Ceux et celles qui ont participé au party de fin de session de la session d’hiver 2018 ont été accueillis par un bricolage pour le moins inusité : une vulve toute douce avec un gros clitoris doré entourée d’images de chattes (oui oui, des chatons) décorées de blagues coquines sur le sexe, le consentement et le plaisir. L’idée derrière l’action est d’aller plus loin que « sans oui c’est non » en explorant les possibilités du oui. Prôner une sexualité plus saine, en intégrant notamment le plaisir féminin dans la discussion, n’est qu’une des multiples avenues possibles. Laisser la colère des femmes tuer la culture du silence en est une autre. Sur ce, je nous souhaite collectivement de faire mieux à l’avenir et vous laisse un maximum de ressources et de lectures pour que l’ignorance ne soit plus une excuse à l’indifférence.
La base :
Centre de prévention et d’intervention en matière de harcèlement de l’Université Laval : https://www.ulaval.ca/services-ul/harcelement/harcelement-sexuel.html.
Organisme Sans oui, c’est non ! : http://www.harcelementsexuel.ca/.
Service de sécurité et de prévention de l’Université Laval : (418) 656-5555.
Suivre le Comité droit et féminisme https://www.facebook.com/comitedroitetfeminisme/, les Féministes en mouvement de l’Université Laval https://www.facebook.com/femulaval/ et la Gazette des femmes https://www.facebook.com/gazette.des.femmes/, se tenir informé, rester ouvert aux nouvelles idées et à la souffrance des autres.
Pour mieux comprendre :
Rebecca Solnit, Ces hommes qui m’expliquent la vie, Les éditions de l’Olivier, Paris, 2018. Cote HQ 1221 S688 2018 F au premier étage de la bibliothèque.
Malgré ce que suggère le titre, Solnit aborde bien plus que le mainsplaining.
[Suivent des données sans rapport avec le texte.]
File: config.mk
export PLATFORM = sky130hd
export DESIGN_NAME = flanger_top
export DESIGN_NICKNAME = d
export VERILOG_FILES = /design/src/verilog/flanger_pkg.sv /design/src/verilog/sample_credit_fifo.sv /design/src/verilog/delay_sweep_lfo.sv /design/src/verilog/delay_line_sram.sv /design/src/verilog/flanger_ctrl.sv /design/src/verilog/flanger_mixer.sv /design/src/verilog/flanger_top.sv
export VERILOG_INCLUDE_DIRS = /design/src /design/src/verilog
export SDC_FILE = /design/constraint.sdc
export NUM_CORES = 1
export LEC_CHECK = 0
export BUFFER_PORTS_ARGS = -buffer_cell sky130_fd_sc_hd__buf_2
export CORE_AREA = 10 10 251 253
export CTS_CLUSTER_DIAMETER = 80
export DETAILED_ROUTE_END_ITERATION = 6
export DIE_AREA = 0 0 261 263
export PLACE_DENSITY = 0.83
export SYNTH_ARGS = -nofsm -noshare
export SYNTH_HDL_FRONTEND = slang
export SYNTH_SLANG_ARGS = --single-unit
File: constraint.sdc
create_clock -name clk -period 6.34 [get_ports clk]
set_input_delay 1.268 -clock clk [delete_from_list [all_inputs] [get_ports clk]]
set_output_delay 1.268 -clock clk [all_outputs]
set_load 0.1 [all_outputs]
File: src/verilog/flanger_settings.svh
`ifndef FLANGER_SETTINGS_SVH
`define FLANGER_SETTINGS_SVH

// Delay line length in stereo samples, two memory words each
`define FLANGER_DEPTH 16
`define FLANGER_ADDR_W 5

// Sweep bounds in samples, both below FLANGER_DEPTH
`define FLANGER_DELAY_MIN 2
`define FLANGER_DELAY_MAX 5

// Processed samples per one-step delay change
`define FLANGER_SWEEP_DIV 2

// Input queue depth and initial producer credits
`define FLANGER_CREDITS 4

`endif

File: src/verilog/flanger_pkg.sv
package flanger_pkg;

  // One stored stereo sample, seen as memory halves or as channels
  typedef union packed {
    struct packed {
      logic [15:0] hi;
      logic [15:0] lo;
    } raw;
    struct packed {
      logic signed [15:0] left;
      logic signed [15:0] right;
    } chan;
  } audio_word_t;

  typedef enum logic [2:0] {
    clearing,
    idle,
    read_hi,
    read_lo,
    write_hi,
    write_lo,
    mix
  } ctrl_state_t;

endpackage

File: src/verilog/sample_credit_fifo.sv
`timescale 1ns/10ps
`include "flanger_settings.svh"

module sample_credit_fifo (
  input  logic                    clk,
  input  logic                    n_rst,
  input  logic                    sample_valid,
  input  flanger_pkg::audio_word_t sample_in,
  input  logic                    pop,
  output logic                    q_empty,
  output flanger_pkg::audio_word_t q_data,
  output logic                    credit_return
);
  import flanger_pkg::*;

  localparam int depth = `FLANGER_CREDITS;
  localparam int ptr_w = (depth > 1) ? $clog2(depth) : 1;
  localparam int cnt_w = $clog2(depth + 1);

  audio_word_t      entries [depth];
  logic [ptr_w-1:0] wr_ptr;
  logic [ptr_w-1:0] rd_ptr;
  logic [cnt_w-1:0] count;

  always_ff @(posedge clk) begin
    if (sample_valid) begin
      entries[wr_ptr] <= sample_in;
    end
  end

  always_ff @(posedge clk, negedge n_rst) begin
    if (!n_rst) begin
      wr_ptr        <= '0;
      rd_ptr        <= '0;
      count         <= '0;
      credit_return <= 1'b0;
    end else begin
      credit_return <= pop;
      if (sample_valid) begin
        wr_ptr <= (wr_ptr == ptr_w'(depth - 1)) ? '0 : wr_ptr + 1'b1;
      end
      if (pop) begin
        rd_ptr <= (rd_ptr == ptr_w'(depth - 1)) ? '0 : rd_ptr + 1'b1;
      end
      case ({sample_valid, pop})
        2'b10:   count <= count + 1'b1;
        2'b01:   count <= count - 1'b1;
        default: count <= count;
      endcase
    end
  end

  assign q_empty = (count == '0);
  assign q_data  = entries[rd_ptr];

  // Producer spent a credit it did not have
  a_no_overflow: assert property (@(posedge clk) disable iff (!n_rst)
    sample_valid |-> (count != cnt_w'(depth)));

  a_no_underflow: assert property (@(posedge clk) disable iff (!n_rst)
    pop |-> !q_empty);

endmodule

File: src/verilog/delay_sweep_lfo.sv
`timescale 1ns/10ps
`include "flanger_settings.svh"

module delay_sweep_lfo (
  input  logic                       clk,
  input  logic                       n_rst,
  input  logic                       advance,
  output logic [`FLANGER_ADDR_W-1:0] delay_samples
);

  localparam int div_w = $clog2(`FLANGER_SWEEP_DIV + 1);
  localparam logic [`FLANGER_ADDR_W-1:0] delay_min = `FLANGER_ADDR_W'(`FLANGER_DELAY_MIN);
  localparam logic [`FLANGER_ADDR_W-1:0] delay_max = `FLANGER_ADDR_W'(`FLANGER_DELAY_MAX);

  logic [div_w-1:0] div_cnt;
  logic             going_up;

  always_ff @(posedge clk, negedge n_rst) begin
    if (!n_rst) begin
      div_cnt       <= '0;
      going_up      <= 1'b1;
      delay_samples <= delay_min;
    end else if (advance) begin
      if (div_cnt == div_w'(`FLANGER_SWEEP_DIV - 1)) begin
        div_cnt <= '0;
        // Step toward the bound, turn around on arrival
        if (going_up) begin
          delay_samples <= delay_samples + 1'b1;
          if (delay_samples + 1'b1 == delay_max) going_up <= 1'b0;
        end else begin
          delay_samples <= delay_samples - 1'b1;
          if (delay_samples - 1'b1 == delay_min) going_up <= 1'b1;
        end
      end else begin
        div_cnt <= div_cnt + 1'b1;
      end
    end
  end

  a_delay_in_range: assert property (@(posedge clk) disable iff (!n_rst)
    (delay_samples >= delay_min) && (delay_samples <= delay_max));

endmodule

File: src/verilog/delay_line_sram.sv
`timescale 1ns/10ps
`include "flanger_settings.svh"

module delay_line_sram (
  input  logic                       clk,
  input  logic [`FLANGER_ADDR_W-1:0] mem_addr,
  input  logic [15:0]                mem_wdata,
  input  logic                       mem_we,
  input  logic                       mem_re,
  output logic [15:0]                mem_rdata
);

  localparam int words = 2 * `FLANGER_DEPTH;

  logic [15:0] mem [words];

  // Single port, read data lands one cycle after the request
  always_ff @(posedge clk) begin
    if (mem_we) begin
      mem[mem_addr] <= mem_wdata;
    end
    if (mem_re) begin
      mem_rdata <= mem[mem_addr];
    end
  end

  a_one_access: assert property (@(posedge clk)
    !(mem_re && mem_we));

endmodule

File: src/verilog/flanger_ctrl.sv
`timescale 1ns/10ps
`include "flanger_settings.svh"

module flanger_ctrl (
  input  logic                       clk,
  input  logic                       n_rst,
  input  logic                       q_empty,
  input  flanger_pkg::audio_word_t   q_data,
  output logic                       pop,
  input  logic [`FLANGER_ADDR_W-1:0] delay_samples,
  output logic                       advance,
  output logic [`FLANGER_ADDR_W-1:0] mem_addr,
  output logic [15:0]                mem_wdata,
  output logic                       mem_we,
  output logic                       mem_re,
  input  logic [15:0]                mem_rdata,
  output logic                       mix_valid,
  output flanger_pkg::audio_word_t   dry_sample,
  output flanger_pkg::audio_word_t   wet_sample
);
  import flanger_pkg::*;

  localparam int words  = 2 * `FLANGER_DEPTH;
  localparam int slot_w = `FLANGER_ADDR_W - 1;

  ctrl_state_t                state;
  ctrl_state_t                next_state;
  logic [`FLANGER_ADDR_W-1:0] clr_cnt;
  logic [`FLANGER_ADDR_W-1:0] seen;
  logic [slot_w-1:0]          wr_slot;
  logic [slot_w-1:0]          rd_slot;
  logic                       hist_ok;

  always_ff @(posedge clk, negedge n_rst) begin
    if (!n_rst) begin
      state   <= clearing;
      clr_cnt <= '0;
      wr_slot <= '0;
      seen    <= '0;
    end else begin
      state <= next_state;
      if (state == clearing) clr_cnt <= clr_cnt + 1'b1;
      if (state == mix) begin
        wr_slot <= wr_slot + 1'b1;
        // Saturate once history covers any delay
        if (seen != `FLANGER_ADDR_W'(`FLANGER_DEPTH)) seen <= seen + 1'b1;
      end
    end
  end

  always_comb begin
    next_state = state;
    case (state)
      clearing: if (clr_cnt == `FLANGER_ADDR_W'(words - 1)) next_state = idle;
      idle:     if (!q_empty) next_state = read_hi;
      read_hi:  next_state = read_lo;
      read_lo:  next_state = write_hi;
      write_hi: next_state = write_lo;
      write_lo: next_state = mix;
      mix:      next_state = idle;
      default:  next_state = clearing;
    endcase
  end

  // Slot index wraps naturally since the depth is a power of two
  assign rd_slot = wr_slot - delay_samples[slot_w-1:0];
  assign hist_ok = (seen >= delay_samples);

  assign pop       = (state == idle) && !q_empty;
  assign mem_re    = (state == read_hi) || (state == read_lo);
  assign mem_we    = (state == clearing) || (state == write_hi) || (state == write_lo);
  assign advance   = (state == mix);
  assign mix_valid = (state == mix);

  always_comb begin
    mem_addr  = '0;
    mem_wdata = '0;
    case (state)
      clearing: mem_addr = clr_cnt;
      read_hi:  mem_addr = {rd_slot, 1'b0};
      read_lo:  mem_addr = {rd_slot, 1'b1};
      write_hi: begin
        mem_addr  = {wr_slot, 1'b0};
        mem_wdata = dry_sample.raw.hi;
      end
      write_lo: begin
        mem_addr  = {wr_slot, 1'b1};
        mem_wdata = dry_sample.raw.lo;
      end
      default: mem_addr = '0;
    endcase
  end

  // High half returns during read_lo, low half during write_hi
  always_ff @(posedge clk) begin
    if (pop) dry_sample <= q_data;
    if (state == read_lo) wet_sample.raw.hi <= hist_ok ? mem_rdata : '0;
    if (state == write_hi) wet_sample.raw.lo <= hist_ok ? mem_rdata : '0;
  end

endmodule

File: src/verilog/flanger_mixer.sv
`timescale 1ns/10ps

module flanger_mixer (
  input  logic                     clk,
  input  logic                     n_rst,
  input  logic                     flanger_en,
  input  logic                     mix_valid,
  input  flanger_pkg::audio_word_t dry_sample,
  input  flanger_pkg::audio_word_t wet_sample,
  output logic                     out_valid,
  output flanger_pkg::audio_word_t out_sample
);
  import flanger_pkg::*;

  audio_word_t mixed;

  // Dry plus half wet, clamped to 16 bits
  function automatic logic [15:0] sat_mix(input logic [15:0] dry, input logic [15:0] wet);
    logic [16:0] sum;
    sum = {dry[15], dry} + {wet[15], wet[15], wet[15:1]};
    if (sum[16] != sum[15]) begin
      return sum[16] ? 16'h8000 : 16'h7fff;
    end
    return sum[15:0];
  endfunction

  always_comb begin
    if (flanger_en) begin
      mixed.chan.left  = sat_mix(dry_sample.chan.left, wet_sample.chan.left);
      mixed.chan.right = sat_mix(dry_sample.chan.right, wet_sample.chan.right);
    end else begin
      mixed = dry_sample;
    end
  end

  always_ff @(posedge clk, negedge n_rst) begin
    if (!n_rst) begin
      out_valid <= 1'b0;
    end else begin
      out_valid <= mix_valid;
    end
  end

  always_ff @(posedge clk) begin
    if (mix_valid) out_sample <= mixed;
  end

endmodule

File: src/verilog/flanger_top.sv
`timescale 1ns/10ps
`include "flanger_settings.svh"

module flanger_top (
  input  logic                     clk,
  input  logic                     n_rst,
  input  logic                     flanger_en,
  input  logic                     sample_valid,
  input  flanger_pkg::audio_word_t sample_in,
  output logic                     credit_return,
  output logic                     out_valid,
  output flanger_pkg::audio_word_t out_sample
);
  import flanger_pkg::*;

  logic                       q_empty;
  audio_word_t                q_data;
  logic                       pop;
  logic [`FLANGER_ADDR_W-1:0] delay_samples;
  logic                       advance;
  logic [`FLANGER_ADDR_W-1:0] mem_addr;
  logic [15:0]                mem_wdata;
  logic                       mem_we;
  logic                       mem_re;
  logic [15:0]                mem_rdata;
  logic                       mix_valid;
  audio_word_t                dry_sample;
  audio_word_t                wet_sample;

  sample_credit_fifo u_fifo (
    .clk           (clk),
    .n_rst         (n_rst),
    .sample_valid  (sample_valid),
    .sample_in     (sample_in),
    .pop           (pop),
    .q_empty       (q_empty),
    .q_data        (q_data),
    .credit_return (credit_return)
  );

  delay_sweep_lfo u_lfo (
    .clk           (clk),
    .n_rst         (n_rst),
    .advance       (advance),
    .delay_samples (delay_samples)
  );

  delay_line_sram u_sram (
    .clk       (clk),
    .mem_addr  (mem_addr),
    .mem_wdata (mem_wdata),
    .mem_we    (mem_we),
    .mem_re    (mem_re),
    .mem_rdata (mem_rdata)
  );

  flanger_ctrl u_ctrl (
    .clk           (clk),
    .n_rst         (n_rst),
    .q_empty       (q_empty),
    .q_data        (q_data),
    .pop           (pop),
    .delay_samples (delay_samples),
    .advance       (advance),
    .mem_addr      (mem_addr),
    .mem_wdata     (mem_wdata),
    .mem_we        (mem_we),
    .mem_re        (mem_re),
    .mem_rdata     (mem_rdata),
    .mix_valid     (mix_valid),
    .dry_sample    (dry_sample),
    .wet_sample    (wet_sample)
  );

  flanger_mixer u_mixer (
    .clk        (clk),
    .n_rst      (n_rst),
    .flanger_en (flanger_en),
    .mix_valid  (mix_valid),
    .dry_sample (dry_sample),
    .wet_sample (wet_sample),
    .out_valid  (out_valid),
    .out_sample (out_sample)
  );

endmodule

==> flow_metrics.py, run 1 <==
metrics = {
    "final_layout": {
        "fillCellCount": 4081,
        "drive_gt1_share_pct": 13.9,
        "finalNetCount": 2321,
        "finalInstanceArea_sq_um": 35300,
        "areaGrowthSynthToFinish_pct": 11.8,
    },
    "clock_tree": {
        "h-tree-depth": 3,
        "cts_tree": "done",
        "post_cts_buffers": 0,
        "cts_buffers": 75,
        "clockBufferDepth": 3,
        "clock-sinks": 751,
        "ctsResizeCount": 0,
        "cts.clk_slew.worst_paths_ns": 0.06,
        "hold_buffers": 0,
        "clkLatencyLatePin_ns": 0.63,
        "cts-root-buf": "clkbuf_16",
    },
    "global_route": {
        "grt.overflow.total": 0,
        "antenna_found_initial": 3,
        "grt_max_degree": 123,
        "track_usage_pct": 23.2,
        "grt_pass1_vias": 19300,
        "grt_pass1_wl_microns": 121000,
    },
    "drt": {
        "vias": 19500,
        "ant_nets": 0,
        "first_iter_violations": 2824,
        "wirelength_microns": 80000,
        "viasPerCell": 6.39,
        "drc": 0,
        "wl_per_cell_microns": 26.2,
        "dr.pass1.iters": 6,
    },
    "yosys": {
        "syn_area_per_cell_sq_um": 14.6,
        "synth_commonest_cells": "edfxtp_1 (717), nand2_1 (315), nand3_1 (124), nor2_1 (97), mux2i_1 (85)",
        "syn_area_sq_um": 31500,
        "synth.distinct_cells": 75,
        "synthCells": 2154,
        "synth.top_cells.by_area": "edfxtp_1 (68%), nand2_1 (3.7%), mux4_2 (2.9%)",
        "yosys_warnings": 0,
        "async_flop_share_pct": 4.53,
        "yosysMostFrequentCell": "edfxtp_1",
        "ys_ff_latch": 751,
        "syn_nets": 2250,
        "synth_top_area_share_pct": 68.3,
        "yosysSeqAreaShare_pct": 71.0,
        "yosysTopAreaCell": "edfxtp_1",
        "synth_edf_count": 717,
        "yosys_most_used_dff": "edfxtp_1",
    },
    "timing": {
        "rsz0062_at_grt": "no",
        "clock.fmax_mhz": 221,
        "skew_ns": 0.0300,
        "worst_pin_slew_ns": 1.33,
        "fin_crit_sh_pct": 71.3,
        "hold_viol": 0,
        "setup_viol": 0,
        "max-slew-margin-rel_pct": 10.7,
        "fin_crit_ns": 4.52,
        "slew_violations": 0,
        "fin_tns_setup_ns": 0,
    },
    "placement": {
        "hpwl_microns": 49400,
        "place_area_sq_um": 32800,
        "gp_congestion": 0.965,
        "io_buffer_count": 69,
    },
    "critical_path": {
        "crit_arrival_ns": 4.90,
        "end_kind": "flip-flop",
        "cp_slowest_stage_delay_ns": 0.91,
        "crit_family": "simple AND/OR/NAND/NOR gates",
        "cp-start-kind": "flip-flop",
        "worst-path-buf-inv": 2,
        "critPathMaxFanout": 63,
        "crit_type": "reg2reg",
        "cp_cell_sequence": "nor2b_2 > nand2_1 > buf_4 > nand2_4 > buf_12 > a211oi_1 > a311oi_1 > a21oi_1 > a221oi_1",
        "crit_required_ns": 6.72,
        "crit_path_top_delay_cell": "nor2b_2",
    },
    "pwr": {
        "seqPwrFrac_pct": 36.2,
        "fin_total_pwr_w": 0.0197,
        "ir_drop_mv": 0.479,
        "netSwitchingFraction_pct": 40.2,
        "power_density_nw_per_um2": 558,
        "leakagePower_nw": 12.5,
        "clockPowerShare_pct": 22.7,
        "p_int_w": 0.0118,
        "comb_power_share_pct": 41.1,
        "p_switching_w": 0.00791,
    },
    "floorplan": {
        "die_area_sq_um": 68600,
        "top_level_ports": 70,
        "die_h_microns": 263,
        "row_count": 89,
        "coreArea_sq_um": 58200,
        "start_util_pct": 54.1,
        "die_width_microns": 261,
    },
    "min_path": {
        "hold_path_class": "reg2reg",
    },
    "run": {
        "cap_violations": 0,
    },
    "status": {
        "status": "complete, no violations",
    },
}
## layer usage
layer  wire [microns]  GRT usage [%]
met3             8800           5.39
met4             3670           10.4
met1            29200           30.4
met5               18              0
met2            38300           36.6
## final cells by class
class | instances | area [sq um] | share of cell area, %
sequential | 751 | 22400 | 63.5
antenna | 1 | 2.50 | 0.00710
clock buffer | 95 | 2030 | 5.74
timing repair buffer | 111 | 698 | 1.98
inverter | 34 | 128 | 0.362
clock inverter | 41 | 440 | 1.25
tap | 773 | 967 | 2.74
multi-input combinational | 1252 | 8620 | 24.4
## final timing paths
kind,from,end,slack [ns],cells past startpoint
worst min register to register,u_fifo.count[2]$_DFFE_PN0P_,u_fifo.count[2]$_DFFE_PN0P_,0.47,1
max in group asynchronous,n_rst,u_fifo.rd_ptr[1]$_DFFE_PN0P_,4.98,1
worst min-delay path,u_fifo.count[2]$_DFFE_PN0P_,u_fifo.count[2]$_DFFE_PN0P_,0.47,1
worst max-delay path,u_ctrl.state[1]$_DFFE_PN0P_,u_sram.mem_rdata[10]$_DFFE_PP_,1.82,9
worst max register to register,u_ctrl.state[1]$_DFFE_PN0P_,u_sram.mem_rdata[10]$_DFFE_PP_,1.82,9
min in group asynchronous,n_rst,u_fifo.credit_return$_DFF_PN0_,0.75,1
## power groups by stage
stage               logic (W)  clock network (W)  registers, W
finish                0.00808            0.00446       0.00713
CTS                   0.00789            0.00450       0.00711
detailed placement    0.00782                  0       0.00720
global route          0.00857            0.00469       0.00717
global placement      0.00759                  0       0.00717
floorplan             0.00531                  0       0.00716
## placed cells by master (no fill, tap or decap), types with 20 or more instances in the layout
cell type	count
a21oi_1	34
mux4_2	41
dfrtp_1	30
a211oi_1	62
nor3_1	21
a31oi_1	47
nand4_1	20
nor2_1	76
xnor2_1	22
nand3_1	124
clkbuf_16	78
mux2i_1	85
buf_4	39
inv_1	33
o21ai_0	40
buf_2	69
edfxtp_1	717
ha_1	56
and3_1	56
nand2_1	314
## cells by family after synthesis
| family | after synthesis | synth area share [%] |
|---|---|---|
| buf+inv | 151 | 2.25 |
| mux | 136 | 5.98 |
| fa+ha+maj | 60 | 2.48 |
| flops | 751 | 71.0 |
| compound gates | 309 | 6.85 |
| simple gates | 705 | 10.3 |
| xor+xnor | 42 | 1.19 |
## state kept, by name, indices dropped and copies added (netlist names)
register / cells
u_sram.mem: 480
u_fifo.entries: 128
u_ctrl.dry_sample: 32
u_mixer.out_sample: 32
u_ctrl.wet_sample: 30
u_sram.mem_rdata: 15
u_ctrl.clr_cnt: 5
u_ctrl.seen: 5
u_lfo.delay_samples: 5
u_ctrl.wr_slot: 4
u_ctrl.state: 3
u_fifo.count: 3
u_fifo.rd_ptr: 2
u_fifo.wr_ptr: 2
u_lfo.div_cnt: 2
u_fifo.credit_return: 1
u_lfo.going_up: 1
u_mixer.out_valid: 1
## stage by stage
stage                     hold WS (ns)  setup slack (ns)  cells  utilization [%]
after floorplan                  0.434              2.73   2154                -
after CTS                        0.471              1.94   3056             60.5
after global routing             0.481              1.58   3058             60.5
final                            0.474              1.82   3058             60.5
after detailed placement         0.464              1.97   2920             56.3
after global placement           0.448              2.14   2920             56.3
## worst register-to-register path: cells and delay by family (launching register included)
family	cells	cell delay (ns)
simple gates	3	1.66
compound gates	4	1.20
buf+inv	2	0.76
flops	1	0.68
(Power assumes the default switching activity.)
==> inputs of run 2 (changes only) <==
clock period = 4.5 ns   (was 6.34 ns; I/O delays follow)
==> run 2 against run 1 <==
Effect of this change:
- the run now ends with DRC left
- wire length rose by 2.5%
- first-iteration DRC count rose by 7.9%
- sequential power rose by 40%
- via count grew 2.0%
- cell count up 2.1%
- core utilization is 0.64 points higher
- global-route usage rose by 0.42 points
Sept essais sur les rapports de genre, le patriarcat, les agressions sexuelles et le harcèlement. Une lecture facile qui suscite la réflexion.
Geneviève Morand et Nathalie Ann Roy, dir, Libérer la colère, Montréal : Les éditions du remue-ménage, 2018. Disponible sur papier et en prêt numérique sur le site de la bibliothèque de Québec : http://www.bibliothequedequebec.qc.ca/.
à 34 femmes s’expriment sur la violence faite aux femmes et le sexisme dit « ordinaire ». Mettre fin à la culture du silence implique d’accepter la colère des femmes dans l’espace public et le quotidien.
Mélissa Blais et Francis Dupuis-Déri, Le mouvement masculiniste au Québec. L’antiféminisme démasqué, Montréal : Les éditions du remue-ménage, 2015 (2e édition). Pour réfléchir à la place des hommes dans le mouvement féministe et déconstruire quelques mythes.